(Saved data entries)
==> config.mk <==
export PLATFORM = sky130hd
export DESIGN_NAME = ins_fetch
export DESIGN_NICKNAME = d
export VERILOG_FILES = /design/src/rtl/ins_fetch.sv
export SDC_FILE = /design/constraint.sdc
export NUM_CORES = 1
export LEC_CHECK = 0
export ABC_AREA = 0
export BUFFER_PORTS_ARGS = -buffer_cell sky130_fd_sc_hd__clkbuf_2
export CORE_MARGIN = 8
export CORE_UTILIZATION = 50
export DETAILED_ROUTE_END_ITERATION = 8
export PLACE_DENSITY = 0.88
export RECOVER_POWER = 50
export SYNTH_ARGS = -nofsm -noshare
export SYNTH_HDL_FRONTEND = slang
export SYNTH_SLANG_ARGS = --single-unit
==> constraint.sdc <==
create_clock -name clk -period 3.8 [get_ports clk]
set_input_delay 0.76 -clock clk [delete_from_list [all_inputs] [get_ports clk]]
set_output_delay 0.76 -clock clk [all_outputs]
set_load 0.1 [all_outputs]
--- config.mk ---
export PLATFORM = sky130hd
export DESIGN_NAME = alu_nibble_sequencer
export DESIGN_NICKNAME = d
export VERILOG_FILES = /design/src/rtl/alu_pkg.sv /design/src/rtl/alu_nibble_slice.sv /design/src/rtl/alu_nibble_sequencer.sv
export SDC_FILE = /design/constraint.sdc
export NUM_CORES = 1
export LEC_CHECK = 0
export BUFFER_PORTS_ARGS = -buffer_cell sky130_fd_sc_hd__buf_2
export CAP_MARGIN = 20
export CORE_MARGIN = 3
export CORE_UTILIZATION = 52
export DETAILED_ROUTE_END_ITERATION = 8
export HOLD_SLACK_MARGIN = 0.03
export PLACE_DENSITY_LB_ADDON = 0.3
export SETUP_SLACK_MARGIN = 0.5
export SYNTH_ARGS = -nofsm -noshare
export SYNTH_HDL_FRONTEND = slang
export SYNTH_HIERARCHICAL = 1
export SYNTH_SLANG_ARGS = --single-unit
--- constraint.sdc ---
create_clock -name clk -period 4.1 [get_ports clk]
set_input_delay 0.205 -clock clk [delete_from_list [all_inputs] [get_ports clk]]
set_output_delay 0.205 -clock clk [all_outputs]
set_load 0.05 [all_outputs]
--- src/rtl/alu_pkg.sv ---
// Shared definitions for the nibble-serial 74181-style ALU.
package alu_pkg;

  localparam int NIB_W = 4;

  typedef enum logic [1:0] {
    IDLE = 2'd0,
    RUN  = 2'd1,
    DONE = 2'd2
  } state_t;

  localparam logic [3:0] S_ADD = 4'b1001;
  localparam logic [3:0] S_SUB = 4'b0110;

endpackage

--- src/rtl/alu_nibble_slice.sv ---
// Combinational 4-bit 74181-style slice: generate/propagate terms, lookahead carries, result.
module alu_nibble_slice
  import alu_pkg::*;
(
  input  logic [NIB_W-1:0] a_i,
  input  logic [NIB_W-1:0] b_i,
  input  logic [3:0]       s_i,
  input  logic             m_i,
  input  logic             c0_i,
  output logic [NIB_W-1:0] f_o,
  output logic             c4_o
);

  logic [3:0] g;
  logic [3:0] p;
  logic [3:0] h;
  logic [3:0] c;

  assign g = (a_i & b_i & {4{s_i[3]}}) | (a_i & ~b_i & {4{s_i[2]}});
  assign p = a_i | (b_i & {4{s_i[0]}}) | (~b_i & {4{s_i[1]}});
  assign h = p & ~g;

  // Two-level lookahead: every carry is a flat sum of products of g/p and c0.
  assign c[0] = c0_i;
  assign c[1] = g[0] | (p[0] & c0_i);
  assign c[2] = g[1] | (p[1] & g[0]) | (p[1] & p[0] & c0_i);
  assign c[3] = g[2] | (p[2] & g[1]) | (p[2] & p[1] & g[0]) | (p[2] & p[1] & p[0] & c0_i);
  assign c4_o = g[3] | (p[3] & g[2]) | (p[3] & p[2] & g[1]) | (p[3] & p[2] & p[1] & g[0])
              | (p[3] & p[2] & p[1] & p[0] & c0_i);

  assign f_o = m_i ? ~h : (h ^ c);

endmodule
`config.mk`:
```
export PLATFORM = sky130hd
export DESIGN_NAME = multicycle_control_unit_flat
export DESIGN_NICKNAME = d
export VERILOG_FILES = /design/src/rtl/multicycle_control_unit_if.sv /design/src/rtl/multicycle_control_unit.sv /design/src/flat_wrapper.sv
export SDC_FILE = /design/constraint.sdc
export NUM_CORES = 1
export LEC_CHECK = 0
export ABC_AREA = 1
export BUFFER_PORTS_ARGS = -buffer_cell sky130_fd_sc_hd__buf_4
export CORE_MARGIN = 2
export CORE_UTILIZATION = 57
export CTS_BUF_LIST = sky130_fd_sc_hd__clkbuf_4 sky130_fd_sc_hd__clkbuf_8
export DETAILED_ROUTE_END_ITERATION = 6
export PLACE_DENSITY = 0.95
export SLEW_MARGIN = 20
export SYNTH_ARGS = -nofsm -noshare
export SYNTH_HDL_FRONTEND = slang
export SYNTH_SLANG_ARGS = --single-unit
```
`constraint.sdc`:
```
create_clock -name clk -period 4.2 [get_ports clk]
set_input_delay 0.42 -clock clk [delete_from_list [all_inputs] [get_ports clk]]
set_output_delay 0.42 -clock clk [all_outputs]
set_load 0.01 [all_outputs]
```
## config.mk

```make
export PLATFORM = sky130hd
export DESIGN_NAME = path_arbiter
export DESIGN_NICKNAME = d
export VERILOG_FILES = /design/src/rtl/path_pkg.sv /design/src/rtl/path_rr_pick.sv /design/src/rtl/path_arbiter.sv
export SDC_FILE = /design/constraint.sdc
export NUM_CORES = 1
export LEC_CHECK = 0
export BUFFER_PORTS_ARGS = -buffer_cell sky130_fd_sc_hd__buf_4
export CAP_MARGIN = 10
export CORE_MARGIN = 3
export CORE_UTILIZATION = 47
export DETAILED_ROUTE_END_ITERATION = 10
export PLACE_DENSITY = 0.82
export SLEW_MARGIN = 20
export SYNTH_ARGS = -nofsm -noshare
export SYNTH_HDL_FRONTEND = slang
export SYNTH_HIERARCHICAL = 1
export SYNTH_SLANG_ARGS = --single-unit
export TNS_END_PERCENT = 20
```

## constraint.sdc

```tcl
create_clock -name clk -period 3.3 [get_ports clk]
set_input_delay 0.33 -clock clk [delete_from_list [all_inputs] [get_ports clk]]
set_output_delay 0.33 -clock clk [all_outputs]
set_load 0.02 [all_outputs]
```

## src/rtl/path_pkg.sv

```systemverilog
// rtl/path_pkg.sv - shared constants, arbiter state type and clog2 helper for the path arbiter
package path_pkg;

    localparam int PATH_N         = 4;
    localparam int PATH_DWIDTH    = 8;
    localparam int PATH_MAX_BURST = 10;

    typedef enum logic {
        IDLE = 1'b0,
        BUSY = 1'b1
    } arb_state_e;

    function automatic int clog2(input int value);
        int r;
        r = 0;
        while ((1 << r) < value) begin
            r = r + 1;
        end
        return r;
    endfunction

endpackage

```

## src/rtl/path_rr_pick.sv

```systemverilog
// rtl/path_rr_pick.sv - combinational cyclic first-requester search starting at ptr
module path_rr_pick
    import path_pkg::*;
#(
    parameter  int N    = PATH_N,
    localparam int IDXW = (clog2(N) < 1) ? 1 : clog2(N)
) (
    input  logic [N-1:0]    req,
    input  logic [IDXW-1:0] ptr,
    output logic            found,
    output logic [IDXW-1:0] idx
);

    // Walk offsets 0..N-1 from ptr; the smallest offset with a request wins.
    always_comb begin
        int j;
        logic [IDXW-1:0] jj;
        found = 1'b0;
        idx   = '0;
        j     = 0;
        jj    = '0;
        for (int i = 0; i < N; i++) begin
            j = int'(ptr) + i;
            if (j >= N) begin
                j = j - N;
            end
            jj = IDXW'(j);
            if (!found && req[jj]) begin
                found = 1'b1;
                idx   = jj;
            end
        end
    end

endmodule

```

## src/rtl/path_arbiter.sv

```systemverilog
// rtl/path_arbiter.sv - round-robin burst-limited arbiter and output mux for N path requesters
module path_arbiter
    import path_pkg::*;
#(
    parameter  int N         = PATH_N,
    parameter  int DWIDTH    = PATH_DWIDTH,
    parameter  int MAX_BURST = PATH_MAX_BURST,
    localparam int IDXW      = (clog2(N) < 1) ? 1 : clog2(N)
) (
    input  logic                  clk,
    input  logic                  rst_n,
    input  logic [N-1:0]          req_i,
    input  logic [N-1:0]          valid_i,
    input  logic [N*DWIDTH-1:0]   data_i,
    output logic [N-1:0]          gnt_o,
    output logic [DWIDTH-1:0]     data_o,
    output logic                  valid_o,
    output logic [IDXW-1:0]       owner_o,
    output logic                  busy_o,
    output logic                  err_o
);

    localparam int CW = clog2(MAX_BURST + 1);
    localparam logic [CW-1:0] CNT_MAX = CW'(MAX_BURST);

    arb_state_e        state_q, state_d;
    logic [N-1:0]      gnt_d;
    logic [IDXW-1:0]   owner_q, owner_d;
    logic [IDXW-1:0]   ptr_q, ptr_d;
    logic [CW-1:0]     cnt_q, cnt_d;
    logic [IDXW-1:0]   sel_q;
    logic              sel_v_q;

    logic [IDXW-1:0]   owner_inc;
    logic              hold;
    logic              rel;
    logic [IDXW-1:0]   pick_ptr;
    logic              pick_found;
    logic [IDXW-1:0]   pick_idx;

    logic [DWIDTH-1:0] data_arr [N];
    logic [N-1:0]      sel_mask;
    logic              take;
    logic              stray;

    assign owner_inc = (owner_q == IDXW'(N - 1)) ? '0 : owner_q + IDXW'(1);
    assign hold      = req_i[owner_q] && (cnt_q < CNT_MAX);
    assign rel       = (state_q == BUSY) && !hold;
    // On release the search starts just past the old owner so it is considered last.
    assign pick_ptr  = rel ? owner_inc : ptr_q;

    path_rr_pick #(.N(N)) u_pick (
        .req   (req_i),
        .ptr   (pick_ptr),
        .found (pick_found),
        .idx   (pick_idx)
    );

    // Arbitration state, grant, owner, burst counter and rotation pointer.
    always_ff @(posedge clk or negedge rst_n) begin
        if (!rst_n) begin
            state_q <= IDLE;
            gnt_o   <= '0;
            owner_q <= '0;
            ptr_q   <= '0;
            cnt_q   <= '0;
        end else begin
            state_q <= state_d;
            gnt_o   <= gnt_d;
            owner_q <= owner_d;
            ptr_q   <= ptr_d;
            cnt_q   <= cnt_d;
        end
    end

    // Next grant: grab a winner from idle, extend the burst, or hand over without a gap.
    always_comb begin
        state_d = state_q;
        gnt_d   = gnt_o;
        owner_d = owner_q;
        cnt_d   = cnt_q;
        ptr_d   = ptr_q;
        case (state_q)
            IDLE: begin
                if (pick_found) begin
                    state_d = BUSY;
                    gnt_d   = N'(1) << pick_idx;
                    owner_d = pick_idx;
                    cnt_d   = CW'(1);
                end
            end
            BUSY: begin
                if (!rel) begin
                    cnt_d = cnt_q + CW'(1);
                end else begin
                    ptr_d = owner_inc;
                    if (pick_found) begin
                        gnt_d   = N'(1) << pick_idx;
                        owner_d = pick_idx;
                        cnt_d   = CW'(1);
                    end else begin
                        state_d = IDLE;
                        gnt_d   = '0;
                        owner_d = '0;
                        cnt_d   = '0;
                    end
                end
            end
            default: begin
                state_d = IDLE;
                gnt_d   = '0;
                owner_d = '0;
                cnt_d   = '0;
            end
        endcase
    end

    for (genvar k = 0; k < N; k++) begin : g_slice
        assign data_arr[k] = data_i[k*DWIDTH +: DWIDTH];
    end

    // A path answers one cycle after seeing its grant, so the mux select lags the grant by one.
    assign sel_mask = sel_v_q ? (N'(1) << sel_q) : '0;
    assign take     = sel_v_q & valid_i[sel_q];
    assign stray    = |(valid_i & ~sel_mask);

    // Output mux register plus sticky flag for valid from a path that does not own the port.
    always_ff @(posedge clk or negedge rst_n) begin
        if (!rst_n) begin
            sel_q   <= '0;
            sel_v_q <= 1'b0;
            valid_o <= 1'b0;
            data_o  <= '0;
            err_o   <= 1'b0;
        end else begin
            sel_q   <= owner_q;
            sel_v_q <= |gnt_o;
            valid_o <= take;
            if (take) begin
                data_o <= data_arr[sel_q];
            end
            if (stray) begin
                err_o <= 1'b1;
            end
        end
    end

    assign owner_o = owner_q;
    assign busy_o  = |gnt_o;

endmodule

```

● Problem statement
Only the lines from the start of the data to the line holding "export ABC_AREA = 0" are wanted; return them exactly, both ends included.

● Task response
==> config.mk <==
export PLATFORM = sky130hd
export DESIGN_NAME = ins_fetch
export DESIGN_NICKNAME = d
export VERILOG_FILES = /design/src/rtl/ins_fetch.sv
export SDC_FILE = /design/constraint.sdc
export NUM_CORES = 1
export LEC_CHECK = 0
export ABC_AREA = 0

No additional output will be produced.